◆ **ENTRIES SHOWN**:
*** Block opens ***

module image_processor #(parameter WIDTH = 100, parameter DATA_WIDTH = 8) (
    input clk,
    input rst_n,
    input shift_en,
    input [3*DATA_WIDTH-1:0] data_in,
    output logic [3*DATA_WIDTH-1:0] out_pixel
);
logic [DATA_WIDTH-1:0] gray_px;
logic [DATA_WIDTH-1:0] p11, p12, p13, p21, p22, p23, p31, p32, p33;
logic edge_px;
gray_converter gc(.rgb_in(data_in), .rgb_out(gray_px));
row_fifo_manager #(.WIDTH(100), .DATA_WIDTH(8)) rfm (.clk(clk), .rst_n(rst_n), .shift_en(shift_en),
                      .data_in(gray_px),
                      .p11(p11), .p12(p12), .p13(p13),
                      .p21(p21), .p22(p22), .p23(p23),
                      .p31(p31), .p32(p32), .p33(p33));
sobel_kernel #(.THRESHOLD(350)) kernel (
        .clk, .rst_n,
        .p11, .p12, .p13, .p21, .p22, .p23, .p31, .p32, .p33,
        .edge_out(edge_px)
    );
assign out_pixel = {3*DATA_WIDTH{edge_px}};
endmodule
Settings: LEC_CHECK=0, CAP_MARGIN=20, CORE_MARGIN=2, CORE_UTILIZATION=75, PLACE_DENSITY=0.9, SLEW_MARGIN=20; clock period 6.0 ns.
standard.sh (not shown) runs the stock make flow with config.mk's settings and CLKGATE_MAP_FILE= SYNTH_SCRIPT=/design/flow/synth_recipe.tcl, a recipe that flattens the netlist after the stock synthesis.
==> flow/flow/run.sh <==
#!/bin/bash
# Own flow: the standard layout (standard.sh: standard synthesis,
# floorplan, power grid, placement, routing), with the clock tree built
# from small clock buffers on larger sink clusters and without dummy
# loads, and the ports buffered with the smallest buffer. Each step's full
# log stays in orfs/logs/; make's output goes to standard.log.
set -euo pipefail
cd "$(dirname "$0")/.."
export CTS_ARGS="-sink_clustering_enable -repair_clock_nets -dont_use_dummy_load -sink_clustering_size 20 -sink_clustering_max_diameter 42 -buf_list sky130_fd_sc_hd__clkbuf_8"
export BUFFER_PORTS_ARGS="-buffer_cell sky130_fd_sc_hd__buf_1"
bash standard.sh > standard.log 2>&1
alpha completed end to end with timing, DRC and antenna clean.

*** Block closes ***

◆ **YOUR OBJECTIVE**: Each line of the records that holds the word "synthesis" should be copied out.

◆ **WRITTEN SOLUTION**:
standard.sh (not shown) runs the stock make flow with config.mk's settings and CLKGATE_MAP_FILE= SYNTH_SCRIPT=/design/flow/synth_recipe.tcl, a recipe that flattens the netlist after the stock synthesis.
# Own flow: the standard layout (standard.sh: standard synthesis,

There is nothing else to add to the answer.